Today, all four year colleges accept either the ACT or the SAT, with no preference for one over the other, and some students submit scores from both. The ACT has grown in popularity, and now roughly the same percentage of students take the ACT as the SAT. What test should you prep for? What’s the difference?
Here’s a quick breakdown:
ACT: 215 questions divided into 4 sections (English, Math, Reading, Science); 205 minutes long including optional 30 minute writing section
SAT: 170 questions divided into 10 sections (3 Critical Reading, 3 Math, 3 Writing, 1 experimental section not counted into the score); 225 minutes long.
SAT is longer, so fidgety students may prefer the ACT, but the ACT requires students to move very quickly through the test, so slower readers may prefer the SAT.
Types of Questions
ACT: More straightforward questions based on content knowledge (in grammar, usage & math); difficulty level of questions is random
SAT: Trickier, more logic-based questions; questions get more difficult as you move through each section (with the exception of chronological reading passages)
If you are a very bright underachiever, the SAT may be a better test for you as it focuses less on content knowledge and more on aptitude and reasoning. If you study hard well in advance to earn high marks, the ACT may be a better fit as much of it is based on content knowledge that can be memorized.

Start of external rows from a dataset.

==> config.mk <==
export PLATFORM = sky130hd
export DESIGN_NAME = rtccs_top
export DESIGN_NICKNAME = d
export VERILOG_FILES = /design/src/rtccs_pkg.sv /design/src/rtccs_top.sv /design/src/rtccs_clk_div.sv
export SDC_FILE = /design/constraint.sdc
export NUM_CORES = 1
export LEC_CHECK = 0
export CORE_ASPECT_RATIO = 1.1
export CORE_UTILIZATION = 55
export DETAILED_ROUTE_END_ITERATION = 10
export DONT_BUFFER_PORTS = 1
export GPL_TIMING_DRIVEN = 0
export PLACE_DENSITY = 0.68
export SLEW_MARGIN = 20
export SYNTH_ARGS = -nofsm -noshare
export SYNTH_HDL_FRONTEND = slang
export SYNTH_SLANG_ARGS = --single-unit
==> constraint.sdc <==
create_clock -name clk -period 4.7 [get_ports clk]
set_clock_uncertainty 0.1 [all_clocks]
set_input_delay 1.175 -clock clk [delete_from_list [all_inputs] [get_ports clk]]
set_output_delay 1.175 -clock clk [all_outputs]
set_load 0.03 [all_outputs]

ACT: No penalty for incorrect answers.
SAT: ¼ point off for incorrect answers. No points off for blank answers.
ACT: Includes a science reasoning section mostly based on ability to interpret data.

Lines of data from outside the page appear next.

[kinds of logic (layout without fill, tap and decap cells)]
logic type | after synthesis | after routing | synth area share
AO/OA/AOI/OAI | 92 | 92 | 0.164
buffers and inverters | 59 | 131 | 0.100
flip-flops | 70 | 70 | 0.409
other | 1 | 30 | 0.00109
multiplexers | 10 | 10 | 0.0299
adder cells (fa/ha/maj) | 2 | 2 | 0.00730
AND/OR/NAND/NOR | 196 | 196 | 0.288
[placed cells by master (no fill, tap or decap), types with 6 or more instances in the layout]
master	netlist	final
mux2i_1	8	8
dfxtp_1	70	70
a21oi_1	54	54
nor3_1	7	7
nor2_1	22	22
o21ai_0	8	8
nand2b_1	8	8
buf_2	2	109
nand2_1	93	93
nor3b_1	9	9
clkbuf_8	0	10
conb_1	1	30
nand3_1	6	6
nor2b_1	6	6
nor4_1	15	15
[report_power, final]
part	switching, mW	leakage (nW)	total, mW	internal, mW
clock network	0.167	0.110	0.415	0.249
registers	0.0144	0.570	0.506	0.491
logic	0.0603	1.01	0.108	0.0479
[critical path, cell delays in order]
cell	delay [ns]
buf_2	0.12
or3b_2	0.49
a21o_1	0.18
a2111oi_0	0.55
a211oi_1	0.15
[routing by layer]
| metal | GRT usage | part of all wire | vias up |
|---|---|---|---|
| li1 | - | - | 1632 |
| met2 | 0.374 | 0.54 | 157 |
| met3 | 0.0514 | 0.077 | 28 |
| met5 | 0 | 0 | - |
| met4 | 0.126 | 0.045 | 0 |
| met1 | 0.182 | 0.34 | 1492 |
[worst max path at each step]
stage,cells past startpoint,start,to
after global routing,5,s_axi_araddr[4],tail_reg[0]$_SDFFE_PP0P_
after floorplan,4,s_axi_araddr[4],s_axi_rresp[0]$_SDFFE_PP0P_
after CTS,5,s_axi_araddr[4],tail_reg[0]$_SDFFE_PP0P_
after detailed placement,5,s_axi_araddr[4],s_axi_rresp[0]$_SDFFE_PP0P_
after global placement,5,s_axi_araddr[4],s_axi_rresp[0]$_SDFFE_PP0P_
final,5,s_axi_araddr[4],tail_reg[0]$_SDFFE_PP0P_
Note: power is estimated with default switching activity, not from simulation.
`config.mk`:
```
export PLATFORM = sky130hd
export DESIGN_NAME = command_port_device_flat
export DESIGN_NICKNAME = d
export VERILOG_FILES = /design/src/core/cmd_port_pkg.sv /design/src/core/cmd_port_if.sv /design/src/core/command_port_device.sv /design/src/core/word_buffer.sv /design/src/flat_wrapper.sv
export VERILOG_INCLUDE_DIRS = /design/src /design/src/core
export SDC_FILE = /design/constraint.sdc
export NUM_CORES = 1
export LEC_CHECK = 0
export ABC_AREA = 0
export BUFFER_PORTS_ARGS = -buffer_cell sky130_fd_sc_hd__buf_2
export CAP_MARGIN = 10
export CELL_PAD_IN_SITES_DETAIL_PLACEMENT = 1
export CELL_PAD_IN_SITES_GLOBAL_PLACEMENT = 2
export CORE_ASPECT_RATIO = 0.8
export CORE_MARGIN = 5
export CORE_UTILIZATION = 25
export DETAILED_ROUTE_END_ITERATION = 16
export GPL_TIMING_DRIVEN = 0
export PLACE_DENSITY_LB_ADDON = 0.1
export SLEW_MARGIN = 15
export SYNTH_ARGS = -nofsm -noshare
export SYNTH_HDL_FRONTEND = slang
export SYNTH_SLANG_ARGS = --single-unit
```
`constraint.sdc`:
```
create_clock -name mclk -period 18.15 [get_ports mclk]
set_clock_uncertainty 0.05 [all_clocks]
set_input_delay 4.5375 -clock mclk [delete_from_list [all_inputs] [get_ports mclk]]
set_output_delay 4.5375 -clock mclk [all_outputs]
set_load 0.005 [all_outputs]
```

SAT: Does not include a science section.
Keep in mind that usually only one question in the ACT science section is based on previous knowledge in science. It's mostly interpreting data,so students who score well in reading comprehension often also earn high marks in ACT science.
ACT: Math through trigonometry with no formulas provided (a bit tougher).

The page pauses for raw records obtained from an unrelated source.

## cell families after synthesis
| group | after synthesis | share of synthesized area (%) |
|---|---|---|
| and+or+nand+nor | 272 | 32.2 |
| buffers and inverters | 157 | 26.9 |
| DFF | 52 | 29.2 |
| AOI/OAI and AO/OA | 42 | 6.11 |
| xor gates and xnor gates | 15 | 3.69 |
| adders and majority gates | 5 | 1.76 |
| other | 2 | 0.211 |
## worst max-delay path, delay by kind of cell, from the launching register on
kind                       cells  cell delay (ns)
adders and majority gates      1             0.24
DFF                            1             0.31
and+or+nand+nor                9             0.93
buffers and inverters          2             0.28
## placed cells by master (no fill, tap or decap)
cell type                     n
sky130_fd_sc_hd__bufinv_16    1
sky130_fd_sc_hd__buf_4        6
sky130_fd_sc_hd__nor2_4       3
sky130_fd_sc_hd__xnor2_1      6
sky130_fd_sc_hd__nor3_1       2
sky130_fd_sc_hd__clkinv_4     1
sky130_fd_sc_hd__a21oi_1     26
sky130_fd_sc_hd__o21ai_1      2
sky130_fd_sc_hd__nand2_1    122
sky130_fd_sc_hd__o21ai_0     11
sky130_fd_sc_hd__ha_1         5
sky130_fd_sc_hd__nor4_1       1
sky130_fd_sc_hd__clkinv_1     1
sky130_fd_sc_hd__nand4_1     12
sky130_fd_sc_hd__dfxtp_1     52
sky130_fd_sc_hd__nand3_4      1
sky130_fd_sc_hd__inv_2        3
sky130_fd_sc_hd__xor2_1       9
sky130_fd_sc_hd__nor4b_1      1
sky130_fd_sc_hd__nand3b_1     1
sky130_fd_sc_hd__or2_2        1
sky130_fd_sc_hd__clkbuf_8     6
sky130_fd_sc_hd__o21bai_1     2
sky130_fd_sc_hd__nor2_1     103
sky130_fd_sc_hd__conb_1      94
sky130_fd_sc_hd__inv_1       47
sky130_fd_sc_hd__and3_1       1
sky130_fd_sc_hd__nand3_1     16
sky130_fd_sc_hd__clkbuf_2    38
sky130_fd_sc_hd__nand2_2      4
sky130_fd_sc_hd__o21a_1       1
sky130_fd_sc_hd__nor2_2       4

SAT: Math through Algebra II with formulas provided.
ACT: Optional (30 minutes) and not factored into the score, although most schools prefer to see it. It’s usually a high interest persuasive essay question.
SAT: Required (25 minutes at the beginning of the test), and usually asks for examples from literature and history.
ACT: Tests more usage, grammar and rhetorical skills, and questions are more intuitive (which sentence sounds right?).
SAT: Requires an excellent knowledge of vocabulary and word roots.
ACT: 36 possible points
SAT: 2400 possible points (200-800 points per section)
Experts recommend taking a full length practice test of each exam to see which feels better. If you think you’ll do better on one, and it feels better for you, go with that test.
Both the ACT and the SAT allow score choice, meaning you choose which scores to send to schools, and students are allowed to take both tests; however, most find it much less stressful to focus on preparing for one.
Studies show a strong correlation between formal one-on-one test prep with a tutor and increased scores, so make time for study and test prep prior to the test as often possible! Daily practice, the number of full-length practice tests taken prior to the test, and working with an expert to refine practice and work through problems all significantly impact student test scores.
Great scores aren't all that matter in terms of getting into your dream school, but they can make a huge difference in at least making the first cut, so pick a test, make a study schedule, and study hard!